Collected data entries

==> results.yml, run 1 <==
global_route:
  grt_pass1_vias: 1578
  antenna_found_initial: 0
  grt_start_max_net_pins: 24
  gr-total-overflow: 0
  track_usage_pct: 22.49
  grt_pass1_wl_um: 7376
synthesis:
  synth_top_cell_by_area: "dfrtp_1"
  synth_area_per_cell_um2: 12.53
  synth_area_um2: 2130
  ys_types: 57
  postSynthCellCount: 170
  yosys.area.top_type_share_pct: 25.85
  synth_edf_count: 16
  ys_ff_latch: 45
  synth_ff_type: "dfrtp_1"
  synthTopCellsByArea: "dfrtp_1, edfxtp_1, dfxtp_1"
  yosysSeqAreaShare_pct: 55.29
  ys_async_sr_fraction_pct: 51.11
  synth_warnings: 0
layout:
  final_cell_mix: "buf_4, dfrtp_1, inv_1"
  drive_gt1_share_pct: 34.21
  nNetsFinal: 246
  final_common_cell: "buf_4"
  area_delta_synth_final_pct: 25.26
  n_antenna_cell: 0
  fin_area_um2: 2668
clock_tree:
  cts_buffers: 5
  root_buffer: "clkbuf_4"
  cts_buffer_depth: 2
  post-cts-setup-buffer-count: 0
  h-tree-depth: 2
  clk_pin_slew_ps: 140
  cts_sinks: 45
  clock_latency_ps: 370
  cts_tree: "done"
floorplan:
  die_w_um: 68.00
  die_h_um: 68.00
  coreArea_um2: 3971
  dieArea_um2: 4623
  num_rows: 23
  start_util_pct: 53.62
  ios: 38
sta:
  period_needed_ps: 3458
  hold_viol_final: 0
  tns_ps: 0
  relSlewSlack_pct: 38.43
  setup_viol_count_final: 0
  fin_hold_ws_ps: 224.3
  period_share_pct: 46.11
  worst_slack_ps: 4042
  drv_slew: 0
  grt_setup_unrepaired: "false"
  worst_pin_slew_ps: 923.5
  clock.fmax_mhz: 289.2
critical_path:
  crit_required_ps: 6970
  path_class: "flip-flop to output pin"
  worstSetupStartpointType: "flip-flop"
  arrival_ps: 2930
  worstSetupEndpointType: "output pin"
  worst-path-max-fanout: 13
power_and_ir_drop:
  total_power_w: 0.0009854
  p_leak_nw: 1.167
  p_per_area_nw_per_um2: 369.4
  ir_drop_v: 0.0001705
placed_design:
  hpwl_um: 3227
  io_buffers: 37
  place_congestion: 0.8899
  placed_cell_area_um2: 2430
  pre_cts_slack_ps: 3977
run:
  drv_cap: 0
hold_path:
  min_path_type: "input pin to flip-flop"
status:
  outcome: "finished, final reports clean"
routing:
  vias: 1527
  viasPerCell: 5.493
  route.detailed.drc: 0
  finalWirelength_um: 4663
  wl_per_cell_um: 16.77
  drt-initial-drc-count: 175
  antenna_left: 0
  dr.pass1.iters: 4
--
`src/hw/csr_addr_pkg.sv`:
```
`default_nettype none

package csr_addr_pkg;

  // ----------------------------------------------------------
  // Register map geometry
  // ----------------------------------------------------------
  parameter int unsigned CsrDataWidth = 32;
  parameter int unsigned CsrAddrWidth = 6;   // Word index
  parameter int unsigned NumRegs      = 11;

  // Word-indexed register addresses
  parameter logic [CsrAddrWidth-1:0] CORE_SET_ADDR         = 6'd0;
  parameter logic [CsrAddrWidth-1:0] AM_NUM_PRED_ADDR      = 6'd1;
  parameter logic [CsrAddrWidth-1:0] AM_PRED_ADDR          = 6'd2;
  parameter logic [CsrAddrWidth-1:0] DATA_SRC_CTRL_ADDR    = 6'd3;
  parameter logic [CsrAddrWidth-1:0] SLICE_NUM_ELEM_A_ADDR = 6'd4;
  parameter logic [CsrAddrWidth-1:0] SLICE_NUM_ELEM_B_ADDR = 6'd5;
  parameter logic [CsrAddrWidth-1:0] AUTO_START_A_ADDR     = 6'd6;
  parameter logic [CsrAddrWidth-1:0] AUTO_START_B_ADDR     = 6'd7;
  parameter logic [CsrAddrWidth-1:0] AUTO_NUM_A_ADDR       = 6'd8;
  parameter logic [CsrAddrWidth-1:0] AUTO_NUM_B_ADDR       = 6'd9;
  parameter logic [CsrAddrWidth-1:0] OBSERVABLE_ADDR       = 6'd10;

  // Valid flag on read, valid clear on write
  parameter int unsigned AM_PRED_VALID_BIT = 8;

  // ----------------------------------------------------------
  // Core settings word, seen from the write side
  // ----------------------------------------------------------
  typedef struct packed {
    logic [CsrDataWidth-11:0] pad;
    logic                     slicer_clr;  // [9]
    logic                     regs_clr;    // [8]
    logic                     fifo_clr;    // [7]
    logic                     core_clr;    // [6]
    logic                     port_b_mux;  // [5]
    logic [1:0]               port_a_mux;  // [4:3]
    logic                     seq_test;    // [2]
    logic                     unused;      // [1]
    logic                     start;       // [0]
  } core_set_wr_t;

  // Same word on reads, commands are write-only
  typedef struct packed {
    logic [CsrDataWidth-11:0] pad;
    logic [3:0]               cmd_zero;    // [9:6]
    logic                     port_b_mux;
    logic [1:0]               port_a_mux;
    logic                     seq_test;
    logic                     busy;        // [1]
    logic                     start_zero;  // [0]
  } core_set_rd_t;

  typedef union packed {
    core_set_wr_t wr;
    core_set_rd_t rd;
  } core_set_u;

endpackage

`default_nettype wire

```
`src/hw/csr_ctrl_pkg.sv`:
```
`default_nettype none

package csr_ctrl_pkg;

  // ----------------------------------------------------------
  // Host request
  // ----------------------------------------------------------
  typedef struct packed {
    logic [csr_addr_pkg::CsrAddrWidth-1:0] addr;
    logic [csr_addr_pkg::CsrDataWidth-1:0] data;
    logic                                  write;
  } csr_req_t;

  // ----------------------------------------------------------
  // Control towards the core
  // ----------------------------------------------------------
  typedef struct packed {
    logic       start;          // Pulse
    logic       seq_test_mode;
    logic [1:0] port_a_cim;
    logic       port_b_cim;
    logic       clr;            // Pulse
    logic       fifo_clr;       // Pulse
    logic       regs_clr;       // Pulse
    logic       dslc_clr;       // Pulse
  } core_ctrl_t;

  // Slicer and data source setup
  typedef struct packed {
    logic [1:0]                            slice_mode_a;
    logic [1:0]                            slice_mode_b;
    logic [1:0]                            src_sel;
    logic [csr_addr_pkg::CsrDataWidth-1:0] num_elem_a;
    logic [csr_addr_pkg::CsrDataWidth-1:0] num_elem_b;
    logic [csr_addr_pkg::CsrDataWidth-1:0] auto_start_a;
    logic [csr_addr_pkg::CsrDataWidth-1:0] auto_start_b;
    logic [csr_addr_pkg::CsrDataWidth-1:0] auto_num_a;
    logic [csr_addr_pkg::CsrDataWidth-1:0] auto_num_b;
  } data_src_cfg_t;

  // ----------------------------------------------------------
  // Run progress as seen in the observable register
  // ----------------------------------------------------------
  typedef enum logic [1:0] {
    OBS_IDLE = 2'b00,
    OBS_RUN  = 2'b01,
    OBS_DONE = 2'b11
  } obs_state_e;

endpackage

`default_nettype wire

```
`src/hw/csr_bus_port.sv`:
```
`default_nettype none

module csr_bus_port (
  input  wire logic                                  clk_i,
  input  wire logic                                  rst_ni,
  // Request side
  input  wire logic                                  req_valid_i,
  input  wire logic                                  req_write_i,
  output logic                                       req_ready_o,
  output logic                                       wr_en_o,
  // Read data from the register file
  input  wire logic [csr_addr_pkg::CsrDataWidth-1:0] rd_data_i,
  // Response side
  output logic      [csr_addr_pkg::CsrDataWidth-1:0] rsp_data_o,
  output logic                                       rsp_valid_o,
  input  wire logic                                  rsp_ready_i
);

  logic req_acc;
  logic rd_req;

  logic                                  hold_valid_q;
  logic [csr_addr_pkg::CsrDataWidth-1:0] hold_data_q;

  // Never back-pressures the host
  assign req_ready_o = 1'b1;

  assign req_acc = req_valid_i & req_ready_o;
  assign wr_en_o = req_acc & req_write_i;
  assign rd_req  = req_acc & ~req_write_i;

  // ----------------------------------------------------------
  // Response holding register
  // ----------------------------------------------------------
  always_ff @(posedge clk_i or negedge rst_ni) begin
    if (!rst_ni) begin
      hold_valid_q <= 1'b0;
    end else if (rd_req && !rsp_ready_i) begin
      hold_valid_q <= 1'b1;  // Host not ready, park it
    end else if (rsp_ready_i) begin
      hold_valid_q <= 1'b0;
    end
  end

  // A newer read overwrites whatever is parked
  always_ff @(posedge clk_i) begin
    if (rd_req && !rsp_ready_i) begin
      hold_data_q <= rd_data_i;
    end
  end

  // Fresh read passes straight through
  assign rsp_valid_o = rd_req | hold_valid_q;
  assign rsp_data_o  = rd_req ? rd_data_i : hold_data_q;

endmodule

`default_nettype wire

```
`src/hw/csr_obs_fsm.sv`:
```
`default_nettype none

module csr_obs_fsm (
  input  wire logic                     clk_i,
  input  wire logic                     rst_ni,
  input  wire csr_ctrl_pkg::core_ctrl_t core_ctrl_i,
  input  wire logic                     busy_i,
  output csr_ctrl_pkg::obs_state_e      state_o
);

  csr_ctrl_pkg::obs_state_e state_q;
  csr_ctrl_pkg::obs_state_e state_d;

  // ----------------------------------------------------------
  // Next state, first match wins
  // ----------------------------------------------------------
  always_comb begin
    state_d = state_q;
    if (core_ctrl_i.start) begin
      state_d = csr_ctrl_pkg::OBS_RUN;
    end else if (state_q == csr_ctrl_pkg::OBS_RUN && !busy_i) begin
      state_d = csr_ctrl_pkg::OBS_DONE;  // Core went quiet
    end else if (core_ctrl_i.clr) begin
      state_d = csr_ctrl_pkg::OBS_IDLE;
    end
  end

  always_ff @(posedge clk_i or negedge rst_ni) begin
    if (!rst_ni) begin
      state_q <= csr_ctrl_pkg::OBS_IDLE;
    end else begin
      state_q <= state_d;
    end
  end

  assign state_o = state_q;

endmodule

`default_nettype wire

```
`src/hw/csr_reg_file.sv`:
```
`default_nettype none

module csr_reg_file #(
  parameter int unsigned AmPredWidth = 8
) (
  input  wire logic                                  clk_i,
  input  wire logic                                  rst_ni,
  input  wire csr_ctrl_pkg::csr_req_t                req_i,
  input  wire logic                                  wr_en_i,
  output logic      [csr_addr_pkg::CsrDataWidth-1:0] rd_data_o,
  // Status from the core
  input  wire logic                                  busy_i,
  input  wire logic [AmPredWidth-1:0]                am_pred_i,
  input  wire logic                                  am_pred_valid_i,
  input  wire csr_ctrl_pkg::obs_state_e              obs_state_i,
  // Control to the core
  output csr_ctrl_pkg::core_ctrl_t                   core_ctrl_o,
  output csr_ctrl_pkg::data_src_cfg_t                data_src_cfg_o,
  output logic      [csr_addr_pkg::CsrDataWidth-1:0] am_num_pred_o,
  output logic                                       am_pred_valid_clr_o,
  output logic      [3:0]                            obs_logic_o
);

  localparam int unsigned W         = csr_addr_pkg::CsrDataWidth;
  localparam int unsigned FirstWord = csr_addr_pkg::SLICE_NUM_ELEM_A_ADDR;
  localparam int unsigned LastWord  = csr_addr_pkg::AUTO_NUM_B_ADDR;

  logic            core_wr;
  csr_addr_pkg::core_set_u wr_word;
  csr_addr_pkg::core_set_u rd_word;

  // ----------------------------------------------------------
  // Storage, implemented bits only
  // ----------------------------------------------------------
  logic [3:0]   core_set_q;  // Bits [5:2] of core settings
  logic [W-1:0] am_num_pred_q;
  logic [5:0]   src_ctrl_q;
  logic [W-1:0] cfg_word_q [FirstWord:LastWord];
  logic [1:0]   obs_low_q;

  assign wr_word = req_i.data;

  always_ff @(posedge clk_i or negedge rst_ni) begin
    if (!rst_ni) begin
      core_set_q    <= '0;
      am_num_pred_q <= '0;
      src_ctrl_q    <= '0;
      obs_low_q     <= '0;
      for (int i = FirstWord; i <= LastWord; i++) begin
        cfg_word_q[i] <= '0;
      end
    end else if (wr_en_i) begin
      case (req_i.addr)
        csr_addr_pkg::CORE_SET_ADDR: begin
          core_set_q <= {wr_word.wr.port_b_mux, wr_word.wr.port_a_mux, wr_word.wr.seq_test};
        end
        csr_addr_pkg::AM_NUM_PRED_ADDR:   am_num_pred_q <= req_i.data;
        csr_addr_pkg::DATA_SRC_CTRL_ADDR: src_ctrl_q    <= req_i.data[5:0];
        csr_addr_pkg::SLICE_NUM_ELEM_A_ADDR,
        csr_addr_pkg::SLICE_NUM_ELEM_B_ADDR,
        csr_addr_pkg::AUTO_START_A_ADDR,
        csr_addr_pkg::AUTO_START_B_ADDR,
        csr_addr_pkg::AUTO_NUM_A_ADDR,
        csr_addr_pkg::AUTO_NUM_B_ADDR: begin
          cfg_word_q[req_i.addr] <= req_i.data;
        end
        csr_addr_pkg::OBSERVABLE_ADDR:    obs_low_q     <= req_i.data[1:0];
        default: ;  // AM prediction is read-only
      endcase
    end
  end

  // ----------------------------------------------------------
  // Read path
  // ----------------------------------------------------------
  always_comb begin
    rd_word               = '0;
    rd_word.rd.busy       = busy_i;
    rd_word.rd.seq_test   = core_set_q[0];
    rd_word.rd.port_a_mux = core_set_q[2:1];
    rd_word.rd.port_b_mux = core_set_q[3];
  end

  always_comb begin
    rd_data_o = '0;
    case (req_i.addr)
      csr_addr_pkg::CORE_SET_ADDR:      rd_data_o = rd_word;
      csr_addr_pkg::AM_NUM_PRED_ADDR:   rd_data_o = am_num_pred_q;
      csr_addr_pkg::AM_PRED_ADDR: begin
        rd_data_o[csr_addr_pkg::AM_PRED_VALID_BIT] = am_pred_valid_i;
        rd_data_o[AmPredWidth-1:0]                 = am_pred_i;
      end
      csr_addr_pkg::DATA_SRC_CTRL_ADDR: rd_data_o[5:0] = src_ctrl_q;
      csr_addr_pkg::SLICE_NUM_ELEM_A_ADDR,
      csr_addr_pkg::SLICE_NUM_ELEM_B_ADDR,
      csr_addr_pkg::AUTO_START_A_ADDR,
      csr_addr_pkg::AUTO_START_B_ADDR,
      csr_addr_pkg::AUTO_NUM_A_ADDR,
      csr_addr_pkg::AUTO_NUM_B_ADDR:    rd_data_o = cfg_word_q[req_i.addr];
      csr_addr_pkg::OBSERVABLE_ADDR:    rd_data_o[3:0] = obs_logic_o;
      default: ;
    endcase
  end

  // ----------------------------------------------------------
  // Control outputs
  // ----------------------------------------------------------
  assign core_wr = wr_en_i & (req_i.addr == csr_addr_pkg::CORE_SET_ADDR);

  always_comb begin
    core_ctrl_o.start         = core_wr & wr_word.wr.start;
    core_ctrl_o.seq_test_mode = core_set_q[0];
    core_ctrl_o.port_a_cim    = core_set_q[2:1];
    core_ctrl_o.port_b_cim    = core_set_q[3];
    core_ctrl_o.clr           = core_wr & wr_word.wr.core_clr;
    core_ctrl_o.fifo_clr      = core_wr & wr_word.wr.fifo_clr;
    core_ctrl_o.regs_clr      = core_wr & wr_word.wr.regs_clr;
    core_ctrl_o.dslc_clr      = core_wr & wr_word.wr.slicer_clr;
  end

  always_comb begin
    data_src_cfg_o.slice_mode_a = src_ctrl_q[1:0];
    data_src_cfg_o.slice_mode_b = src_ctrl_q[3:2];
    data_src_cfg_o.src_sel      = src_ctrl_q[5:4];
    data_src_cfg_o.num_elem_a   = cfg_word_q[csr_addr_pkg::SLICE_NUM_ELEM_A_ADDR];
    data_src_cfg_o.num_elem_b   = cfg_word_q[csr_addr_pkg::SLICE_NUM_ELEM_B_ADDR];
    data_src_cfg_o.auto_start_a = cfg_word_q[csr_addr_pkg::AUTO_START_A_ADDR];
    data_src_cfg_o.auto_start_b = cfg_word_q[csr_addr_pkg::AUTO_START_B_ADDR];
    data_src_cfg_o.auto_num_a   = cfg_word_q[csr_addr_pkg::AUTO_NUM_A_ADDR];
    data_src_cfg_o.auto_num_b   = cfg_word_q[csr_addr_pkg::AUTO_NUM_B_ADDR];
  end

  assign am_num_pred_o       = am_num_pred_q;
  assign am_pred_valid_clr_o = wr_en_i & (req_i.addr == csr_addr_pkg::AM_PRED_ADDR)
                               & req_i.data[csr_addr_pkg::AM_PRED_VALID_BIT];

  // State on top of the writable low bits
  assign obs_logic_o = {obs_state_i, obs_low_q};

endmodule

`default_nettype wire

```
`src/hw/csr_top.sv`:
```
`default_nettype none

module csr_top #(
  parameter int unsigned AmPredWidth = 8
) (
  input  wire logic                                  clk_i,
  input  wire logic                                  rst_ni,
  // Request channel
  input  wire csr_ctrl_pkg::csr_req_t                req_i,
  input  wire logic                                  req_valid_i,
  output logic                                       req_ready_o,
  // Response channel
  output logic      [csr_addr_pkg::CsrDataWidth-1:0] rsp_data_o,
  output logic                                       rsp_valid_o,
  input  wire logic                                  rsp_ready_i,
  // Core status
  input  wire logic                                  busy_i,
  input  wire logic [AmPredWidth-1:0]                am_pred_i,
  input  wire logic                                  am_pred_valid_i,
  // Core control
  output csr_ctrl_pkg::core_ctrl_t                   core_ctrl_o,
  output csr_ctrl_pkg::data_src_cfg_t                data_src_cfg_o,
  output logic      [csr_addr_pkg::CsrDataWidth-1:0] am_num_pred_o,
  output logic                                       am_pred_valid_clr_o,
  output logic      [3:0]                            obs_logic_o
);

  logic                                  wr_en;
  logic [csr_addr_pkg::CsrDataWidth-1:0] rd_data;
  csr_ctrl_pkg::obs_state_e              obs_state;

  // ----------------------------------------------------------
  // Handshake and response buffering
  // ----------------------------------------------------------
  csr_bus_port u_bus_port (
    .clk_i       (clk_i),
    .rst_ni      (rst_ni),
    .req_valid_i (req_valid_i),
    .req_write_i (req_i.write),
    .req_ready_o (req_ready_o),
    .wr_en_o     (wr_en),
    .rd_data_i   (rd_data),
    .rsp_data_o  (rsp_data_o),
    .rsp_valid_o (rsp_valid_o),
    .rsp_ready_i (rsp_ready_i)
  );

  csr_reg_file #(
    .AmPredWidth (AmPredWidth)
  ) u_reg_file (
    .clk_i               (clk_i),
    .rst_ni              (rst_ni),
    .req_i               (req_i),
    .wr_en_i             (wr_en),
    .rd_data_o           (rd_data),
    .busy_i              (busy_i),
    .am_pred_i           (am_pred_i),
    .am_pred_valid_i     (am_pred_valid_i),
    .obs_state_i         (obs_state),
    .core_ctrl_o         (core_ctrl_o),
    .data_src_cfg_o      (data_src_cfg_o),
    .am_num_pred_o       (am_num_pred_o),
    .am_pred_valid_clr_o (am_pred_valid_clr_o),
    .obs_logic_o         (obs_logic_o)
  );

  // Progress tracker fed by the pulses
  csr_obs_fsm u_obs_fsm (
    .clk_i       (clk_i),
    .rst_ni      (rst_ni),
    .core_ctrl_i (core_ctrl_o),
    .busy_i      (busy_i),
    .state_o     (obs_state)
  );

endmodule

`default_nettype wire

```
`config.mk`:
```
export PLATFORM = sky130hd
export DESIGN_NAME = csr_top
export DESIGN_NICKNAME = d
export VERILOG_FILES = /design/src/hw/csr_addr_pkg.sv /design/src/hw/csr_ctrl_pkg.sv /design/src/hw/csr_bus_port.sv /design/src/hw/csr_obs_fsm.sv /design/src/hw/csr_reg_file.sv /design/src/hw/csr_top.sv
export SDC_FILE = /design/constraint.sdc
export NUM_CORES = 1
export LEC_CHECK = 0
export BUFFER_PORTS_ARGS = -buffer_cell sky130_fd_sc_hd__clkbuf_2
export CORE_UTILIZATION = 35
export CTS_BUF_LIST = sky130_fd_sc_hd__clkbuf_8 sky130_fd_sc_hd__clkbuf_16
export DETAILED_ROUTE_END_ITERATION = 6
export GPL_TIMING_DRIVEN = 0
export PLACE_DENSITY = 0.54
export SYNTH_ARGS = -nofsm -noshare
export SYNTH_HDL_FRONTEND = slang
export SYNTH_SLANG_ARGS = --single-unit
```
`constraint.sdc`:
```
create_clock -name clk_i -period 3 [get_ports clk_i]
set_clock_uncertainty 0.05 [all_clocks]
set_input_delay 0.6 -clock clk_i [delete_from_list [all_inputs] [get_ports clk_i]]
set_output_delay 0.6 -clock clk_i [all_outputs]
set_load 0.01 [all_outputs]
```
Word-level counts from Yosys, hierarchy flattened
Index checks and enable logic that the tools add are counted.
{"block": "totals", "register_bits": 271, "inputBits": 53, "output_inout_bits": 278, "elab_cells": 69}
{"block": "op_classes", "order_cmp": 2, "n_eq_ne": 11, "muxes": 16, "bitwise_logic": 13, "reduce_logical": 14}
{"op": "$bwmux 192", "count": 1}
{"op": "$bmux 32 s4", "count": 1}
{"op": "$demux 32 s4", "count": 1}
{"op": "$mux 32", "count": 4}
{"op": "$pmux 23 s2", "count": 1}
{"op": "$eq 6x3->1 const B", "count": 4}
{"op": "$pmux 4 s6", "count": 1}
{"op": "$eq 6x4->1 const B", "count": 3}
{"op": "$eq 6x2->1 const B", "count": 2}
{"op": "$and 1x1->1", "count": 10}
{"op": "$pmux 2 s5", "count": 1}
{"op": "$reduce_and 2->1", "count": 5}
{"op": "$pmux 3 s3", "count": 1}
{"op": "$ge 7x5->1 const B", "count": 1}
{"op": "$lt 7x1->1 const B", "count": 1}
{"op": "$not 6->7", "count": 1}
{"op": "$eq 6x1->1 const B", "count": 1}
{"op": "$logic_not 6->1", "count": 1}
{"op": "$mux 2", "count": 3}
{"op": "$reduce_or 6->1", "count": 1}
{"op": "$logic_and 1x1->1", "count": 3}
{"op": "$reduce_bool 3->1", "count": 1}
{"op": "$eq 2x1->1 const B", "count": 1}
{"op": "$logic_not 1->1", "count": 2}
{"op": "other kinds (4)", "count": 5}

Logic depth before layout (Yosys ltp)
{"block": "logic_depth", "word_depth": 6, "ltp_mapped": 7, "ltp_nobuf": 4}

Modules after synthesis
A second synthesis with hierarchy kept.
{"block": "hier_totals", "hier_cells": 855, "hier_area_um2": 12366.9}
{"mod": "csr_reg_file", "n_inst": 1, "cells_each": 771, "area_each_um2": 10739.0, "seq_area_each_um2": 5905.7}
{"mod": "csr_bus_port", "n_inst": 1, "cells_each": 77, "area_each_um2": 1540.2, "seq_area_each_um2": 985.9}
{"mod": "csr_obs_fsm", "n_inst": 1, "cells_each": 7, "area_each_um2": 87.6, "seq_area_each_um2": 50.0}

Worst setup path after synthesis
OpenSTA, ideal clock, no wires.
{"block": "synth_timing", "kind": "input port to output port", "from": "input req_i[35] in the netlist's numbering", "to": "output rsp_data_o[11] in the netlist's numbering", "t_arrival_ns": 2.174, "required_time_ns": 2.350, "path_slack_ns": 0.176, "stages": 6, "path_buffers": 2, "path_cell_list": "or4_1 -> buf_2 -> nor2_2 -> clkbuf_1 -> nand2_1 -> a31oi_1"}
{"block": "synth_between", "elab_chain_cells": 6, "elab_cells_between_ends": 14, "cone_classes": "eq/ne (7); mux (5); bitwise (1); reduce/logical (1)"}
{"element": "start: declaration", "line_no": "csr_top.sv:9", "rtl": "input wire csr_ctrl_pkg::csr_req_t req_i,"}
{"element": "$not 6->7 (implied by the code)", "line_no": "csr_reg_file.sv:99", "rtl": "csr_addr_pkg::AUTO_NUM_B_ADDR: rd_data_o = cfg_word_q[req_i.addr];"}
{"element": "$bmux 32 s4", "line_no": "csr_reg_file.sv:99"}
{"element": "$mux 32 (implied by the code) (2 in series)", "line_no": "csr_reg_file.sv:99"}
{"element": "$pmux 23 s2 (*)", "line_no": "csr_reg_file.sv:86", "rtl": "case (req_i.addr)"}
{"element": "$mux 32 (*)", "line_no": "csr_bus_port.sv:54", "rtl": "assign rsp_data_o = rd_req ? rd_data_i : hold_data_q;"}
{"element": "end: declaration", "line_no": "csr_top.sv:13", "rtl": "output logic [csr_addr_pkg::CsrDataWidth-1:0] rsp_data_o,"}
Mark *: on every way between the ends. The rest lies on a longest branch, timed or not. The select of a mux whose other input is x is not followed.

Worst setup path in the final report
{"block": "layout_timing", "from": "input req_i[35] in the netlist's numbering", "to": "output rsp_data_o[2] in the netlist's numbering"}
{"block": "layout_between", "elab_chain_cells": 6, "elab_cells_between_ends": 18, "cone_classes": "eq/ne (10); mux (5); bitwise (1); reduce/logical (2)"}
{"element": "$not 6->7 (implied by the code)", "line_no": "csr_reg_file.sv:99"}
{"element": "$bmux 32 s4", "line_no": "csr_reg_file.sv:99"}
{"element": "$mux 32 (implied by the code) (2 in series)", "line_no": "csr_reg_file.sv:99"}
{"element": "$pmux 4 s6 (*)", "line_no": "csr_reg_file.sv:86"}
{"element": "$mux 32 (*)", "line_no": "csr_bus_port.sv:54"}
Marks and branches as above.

=== Task instructions ===
Where in the entries does the word "flip" occur? Copy out each line that has it.

=== Answer to this task ===
  path_class: "flip-flop to output pin"
  worstSetupStartpointType: "flip-flop"
  min_path_type: "input pin to flip-flop"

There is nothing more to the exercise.